Description of the task: Nothing but the lines from the one containing "assign bus_i.cmd_valid_i = bus_cmd_valid_i;" through the one containing "path_common_cell = clkdlybuf4s50_1", both included, should be given again, each exactly as written below.

Stored dataset items
□ □ □
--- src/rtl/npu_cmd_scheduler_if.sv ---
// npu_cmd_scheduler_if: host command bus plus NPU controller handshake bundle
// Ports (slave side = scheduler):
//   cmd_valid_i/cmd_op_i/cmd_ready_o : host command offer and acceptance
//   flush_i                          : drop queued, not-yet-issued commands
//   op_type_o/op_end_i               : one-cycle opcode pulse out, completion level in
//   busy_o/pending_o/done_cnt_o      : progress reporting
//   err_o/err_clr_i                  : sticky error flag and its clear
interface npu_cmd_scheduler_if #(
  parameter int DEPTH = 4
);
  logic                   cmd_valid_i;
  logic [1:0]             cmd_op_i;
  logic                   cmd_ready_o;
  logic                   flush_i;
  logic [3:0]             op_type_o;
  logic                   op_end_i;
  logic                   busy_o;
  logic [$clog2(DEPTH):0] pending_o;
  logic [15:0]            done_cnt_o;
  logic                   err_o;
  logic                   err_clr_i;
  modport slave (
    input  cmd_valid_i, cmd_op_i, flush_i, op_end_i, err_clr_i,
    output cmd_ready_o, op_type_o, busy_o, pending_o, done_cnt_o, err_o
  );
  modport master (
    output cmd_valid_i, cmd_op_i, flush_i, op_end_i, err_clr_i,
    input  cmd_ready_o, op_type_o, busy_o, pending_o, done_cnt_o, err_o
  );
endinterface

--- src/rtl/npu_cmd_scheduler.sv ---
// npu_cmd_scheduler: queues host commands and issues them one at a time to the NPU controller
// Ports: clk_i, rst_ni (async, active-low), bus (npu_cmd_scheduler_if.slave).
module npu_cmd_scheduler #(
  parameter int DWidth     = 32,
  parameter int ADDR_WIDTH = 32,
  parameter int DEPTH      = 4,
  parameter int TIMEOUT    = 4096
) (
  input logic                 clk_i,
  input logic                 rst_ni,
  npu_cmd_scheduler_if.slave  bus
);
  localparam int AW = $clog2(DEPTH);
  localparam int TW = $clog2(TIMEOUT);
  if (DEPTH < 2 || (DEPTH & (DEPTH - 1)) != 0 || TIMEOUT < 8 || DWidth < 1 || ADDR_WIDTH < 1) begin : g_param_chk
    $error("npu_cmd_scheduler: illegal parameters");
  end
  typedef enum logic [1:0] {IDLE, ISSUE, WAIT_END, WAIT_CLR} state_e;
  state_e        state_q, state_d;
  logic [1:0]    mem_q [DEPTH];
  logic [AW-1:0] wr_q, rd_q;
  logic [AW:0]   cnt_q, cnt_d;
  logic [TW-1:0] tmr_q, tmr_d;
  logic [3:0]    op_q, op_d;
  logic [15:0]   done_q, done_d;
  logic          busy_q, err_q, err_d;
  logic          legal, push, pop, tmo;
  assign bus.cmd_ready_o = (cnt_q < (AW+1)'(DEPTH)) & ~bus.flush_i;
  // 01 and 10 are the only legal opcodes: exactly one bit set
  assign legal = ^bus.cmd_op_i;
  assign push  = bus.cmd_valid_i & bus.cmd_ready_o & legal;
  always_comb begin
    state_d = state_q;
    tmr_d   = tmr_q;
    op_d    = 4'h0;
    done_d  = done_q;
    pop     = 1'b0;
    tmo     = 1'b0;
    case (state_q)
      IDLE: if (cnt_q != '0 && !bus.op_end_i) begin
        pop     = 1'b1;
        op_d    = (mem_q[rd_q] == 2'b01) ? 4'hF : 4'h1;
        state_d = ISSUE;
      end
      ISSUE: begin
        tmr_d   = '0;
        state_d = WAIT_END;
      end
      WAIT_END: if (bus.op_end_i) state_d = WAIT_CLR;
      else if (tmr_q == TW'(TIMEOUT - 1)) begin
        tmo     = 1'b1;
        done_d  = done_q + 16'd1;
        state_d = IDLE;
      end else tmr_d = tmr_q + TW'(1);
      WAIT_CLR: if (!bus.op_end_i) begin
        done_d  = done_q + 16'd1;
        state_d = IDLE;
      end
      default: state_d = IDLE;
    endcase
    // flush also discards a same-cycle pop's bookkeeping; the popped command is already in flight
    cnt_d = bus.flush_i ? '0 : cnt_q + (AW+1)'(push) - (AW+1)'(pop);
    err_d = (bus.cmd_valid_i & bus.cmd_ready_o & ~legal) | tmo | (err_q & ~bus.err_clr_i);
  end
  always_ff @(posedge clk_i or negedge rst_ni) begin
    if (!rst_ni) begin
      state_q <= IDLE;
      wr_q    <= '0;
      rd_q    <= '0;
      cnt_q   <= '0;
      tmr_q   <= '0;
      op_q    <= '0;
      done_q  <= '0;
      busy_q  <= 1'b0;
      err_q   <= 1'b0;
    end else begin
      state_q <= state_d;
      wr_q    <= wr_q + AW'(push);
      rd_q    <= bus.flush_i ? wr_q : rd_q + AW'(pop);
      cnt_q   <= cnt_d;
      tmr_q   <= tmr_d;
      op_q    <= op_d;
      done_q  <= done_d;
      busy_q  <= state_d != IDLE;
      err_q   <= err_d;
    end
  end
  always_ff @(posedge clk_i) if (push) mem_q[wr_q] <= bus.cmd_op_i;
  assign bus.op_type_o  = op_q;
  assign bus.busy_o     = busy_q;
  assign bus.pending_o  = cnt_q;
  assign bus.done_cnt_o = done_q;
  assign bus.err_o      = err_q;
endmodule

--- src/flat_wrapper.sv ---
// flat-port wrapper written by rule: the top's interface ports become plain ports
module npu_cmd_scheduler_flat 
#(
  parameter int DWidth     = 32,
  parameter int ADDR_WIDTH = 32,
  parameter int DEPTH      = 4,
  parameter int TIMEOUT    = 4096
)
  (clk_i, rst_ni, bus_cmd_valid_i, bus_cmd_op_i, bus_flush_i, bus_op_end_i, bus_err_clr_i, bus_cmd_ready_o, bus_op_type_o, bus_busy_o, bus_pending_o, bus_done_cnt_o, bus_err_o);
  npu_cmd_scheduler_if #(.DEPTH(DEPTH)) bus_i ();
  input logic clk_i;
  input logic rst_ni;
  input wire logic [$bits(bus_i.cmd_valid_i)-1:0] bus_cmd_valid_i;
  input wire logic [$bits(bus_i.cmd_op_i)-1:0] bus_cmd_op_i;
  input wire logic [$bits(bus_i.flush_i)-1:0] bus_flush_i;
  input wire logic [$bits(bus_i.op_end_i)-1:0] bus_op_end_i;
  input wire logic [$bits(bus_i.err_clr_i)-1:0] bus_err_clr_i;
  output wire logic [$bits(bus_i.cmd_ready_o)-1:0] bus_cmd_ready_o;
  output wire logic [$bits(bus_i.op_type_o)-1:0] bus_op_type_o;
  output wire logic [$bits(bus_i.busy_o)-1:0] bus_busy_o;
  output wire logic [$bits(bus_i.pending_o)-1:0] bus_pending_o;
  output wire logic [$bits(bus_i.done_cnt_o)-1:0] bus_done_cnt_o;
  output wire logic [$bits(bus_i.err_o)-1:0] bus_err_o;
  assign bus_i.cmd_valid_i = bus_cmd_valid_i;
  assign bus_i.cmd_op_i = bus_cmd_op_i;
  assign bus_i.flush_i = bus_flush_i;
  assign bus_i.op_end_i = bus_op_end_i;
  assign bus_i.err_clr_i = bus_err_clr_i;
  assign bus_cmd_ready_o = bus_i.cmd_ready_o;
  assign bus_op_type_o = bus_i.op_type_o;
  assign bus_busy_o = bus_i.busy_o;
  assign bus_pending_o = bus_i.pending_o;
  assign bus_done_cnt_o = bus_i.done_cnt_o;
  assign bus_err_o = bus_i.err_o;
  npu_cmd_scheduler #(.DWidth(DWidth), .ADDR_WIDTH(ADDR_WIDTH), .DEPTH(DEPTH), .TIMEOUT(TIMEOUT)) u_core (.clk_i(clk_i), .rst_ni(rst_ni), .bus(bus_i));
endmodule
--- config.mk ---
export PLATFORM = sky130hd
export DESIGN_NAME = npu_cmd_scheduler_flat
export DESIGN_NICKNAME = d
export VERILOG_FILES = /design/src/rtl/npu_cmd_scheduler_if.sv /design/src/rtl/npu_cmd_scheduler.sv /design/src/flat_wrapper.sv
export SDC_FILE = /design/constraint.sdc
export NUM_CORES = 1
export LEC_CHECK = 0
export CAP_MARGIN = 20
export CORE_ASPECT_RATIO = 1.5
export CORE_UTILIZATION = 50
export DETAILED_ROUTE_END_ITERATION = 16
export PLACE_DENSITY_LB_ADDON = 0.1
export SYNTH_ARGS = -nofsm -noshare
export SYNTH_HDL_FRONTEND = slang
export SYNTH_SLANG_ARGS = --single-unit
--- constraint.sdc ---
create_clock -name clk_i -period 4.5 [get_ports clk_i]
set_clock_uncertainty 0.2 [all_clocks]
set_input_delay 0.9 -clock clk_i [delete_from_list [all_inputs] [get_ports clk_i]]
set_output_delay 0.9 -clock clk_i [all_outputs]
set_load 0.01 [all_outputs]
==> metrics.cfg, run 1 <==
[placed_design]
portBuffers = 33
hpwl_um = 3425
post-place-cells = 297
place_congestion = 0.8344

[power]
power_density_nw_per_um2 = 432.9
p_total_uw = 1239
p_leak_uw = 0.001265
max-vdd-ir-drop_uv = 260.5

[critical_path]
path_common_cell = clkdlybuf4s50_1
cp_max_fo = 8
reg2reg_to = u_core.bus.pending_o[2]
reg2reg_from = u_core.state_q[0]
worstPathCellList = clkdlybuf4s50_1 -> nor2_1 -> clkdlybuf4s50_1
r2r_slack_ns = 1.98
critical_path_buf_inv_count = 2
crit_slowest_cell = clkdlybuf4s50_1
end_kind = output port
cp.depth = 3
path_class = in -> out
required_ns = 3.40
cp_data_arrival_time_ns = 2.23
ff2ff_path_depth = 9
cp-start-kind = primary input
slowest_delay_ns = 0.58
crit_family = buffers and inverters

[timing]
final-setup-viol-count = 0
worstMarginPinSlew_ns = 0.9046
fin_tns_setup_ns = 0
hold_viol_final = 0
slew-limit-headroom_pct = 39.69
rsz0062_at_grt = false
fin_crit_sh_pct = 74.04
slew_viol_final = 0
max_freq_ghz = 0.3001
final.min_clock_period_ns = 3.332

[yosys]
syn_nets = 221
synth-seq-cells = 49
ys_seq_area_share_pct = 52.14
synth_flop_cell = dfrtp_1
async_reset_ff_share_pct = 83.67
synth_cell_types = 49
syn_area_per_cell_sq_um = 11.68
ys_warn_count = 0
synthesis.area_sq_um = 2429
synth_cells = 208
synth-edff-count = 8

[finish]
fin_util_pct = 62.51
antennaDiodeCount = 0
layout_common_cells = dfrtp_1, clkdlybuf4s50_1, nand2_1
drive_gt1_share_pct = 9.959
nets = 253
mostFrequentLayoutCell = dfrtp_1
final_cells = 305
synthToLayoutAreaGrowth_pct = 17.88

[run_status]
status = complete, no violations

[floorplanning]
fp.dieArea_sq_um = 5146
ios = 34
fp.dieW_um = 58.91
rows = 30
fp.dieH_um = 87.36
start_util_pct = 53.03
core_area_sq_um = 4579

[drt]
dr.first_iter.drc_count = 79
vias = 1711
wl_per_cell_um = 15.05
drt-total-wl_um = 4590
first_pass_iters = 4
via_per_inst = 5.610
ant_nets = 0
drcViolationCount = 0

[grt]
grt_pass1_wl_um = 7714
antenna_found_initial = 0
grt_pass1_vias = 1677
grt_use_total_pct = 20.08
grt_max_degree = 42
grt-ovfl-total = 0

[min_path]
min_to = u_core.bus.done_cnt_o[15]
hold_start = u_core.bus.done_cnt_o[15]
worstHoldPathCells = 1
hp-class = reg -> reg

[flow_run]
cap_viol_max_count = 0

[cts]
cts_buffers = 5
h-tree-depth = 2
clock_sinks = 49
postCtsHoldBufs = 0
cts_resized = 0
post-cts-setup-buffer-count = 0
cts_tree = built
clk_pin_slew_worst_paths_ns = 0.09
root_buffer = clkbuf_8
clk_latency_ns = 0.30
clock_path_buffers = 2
□ □ □
Answer for the task:
  assign bus_i.cmd_valid_i = bus_cmd_valid_i;
  assign bus_i.cmd_op_i = bus_cmd_op_i;
  assign bus_i.flush_i = bus_flush_i;
  assign bus_i.op_end_i = bus_op_end_i;
  assign bus_i.err_clr_i = bus_err_clr_i;
  assign bus_cmd_ready_o = bus_i.cmd_ready_o;
  assign bus_op_type_o = bus_i.op_type_o;
  assign bus_busy_o = bus_i.busy_o;
  assign bus_pending_o = bus_i.pending_o;
  assign bus_done_cnt_o = bus_i.done_cnt_o;
  assign bus_err_o = bus_i.err_o;
  npu_cmd_scheduler #(.DWidth(DWidth), .ADDR_WIDTH(ADDR_WIDTH), .DEPTH(DEPTH), .TIMEOUT(TIMEOUT)) u_core (.clk_i(clk_i), .rst_ni(rst_ni), .bus(bus_i));
endmodule
--- config.mk ---
export PLATFORM = sky130hd
export DESIGN_NAME = npu_cmd_scheduler_flat
export DESIGN_NICKNAME = d
export VERILOG_FILES = /design/src/rtl/npu_cmd_scheduler_if.sv /design/src/rtl/npu_cmd_scheduler.sv /design/src/flat_wrapper.sv
export SDC_FILE = /design/constraint.sdc
export NUM_CORES = 1
export LEC_CHECK = 0
export CAP_MARGIN = 20
export CORE_ASPECT_RATIO = 1.5
export CORE_UTILIZATION = 50
export DETAILED_ROUTE_END_ITERATION = 16
export PLACE_DENSITY_LB_ADDON = 0.1
export SYNTH_ARGS = -nofsm -noshare
export SYNTH_HDL_FRONTEND = slang
export SYNTH_SLANG_ARGS = --single-unit
--- constraint.sdc ---
create_clock -name clk_i -period 4.5 [get_ports clk_i]
set_clock_uncertainty 0.2 [all_clocks]
set_input_delay 0.9 -clock clk_i [delete_from_list [all_inputs] [get_ports clk_i]]
set_output_delay 0.9 -clock clk_i [all_outputs]
set_load 0.01 [all_outputs]
==> metrics.cfg, run 1 <==
[placed_design]
portBuffers = 33
hpwl_um = 3425
post-place-cells = 297
place_congestion = 0.8344

[power]
power_density_nw_per_um2 = 432.9
p_total_uw = 1239
p_leak_uw = 0.001265
max-vdd-ir-drop_uv = 260.5

[critical_path]
path_common_cell = clkdlybuf4s50_1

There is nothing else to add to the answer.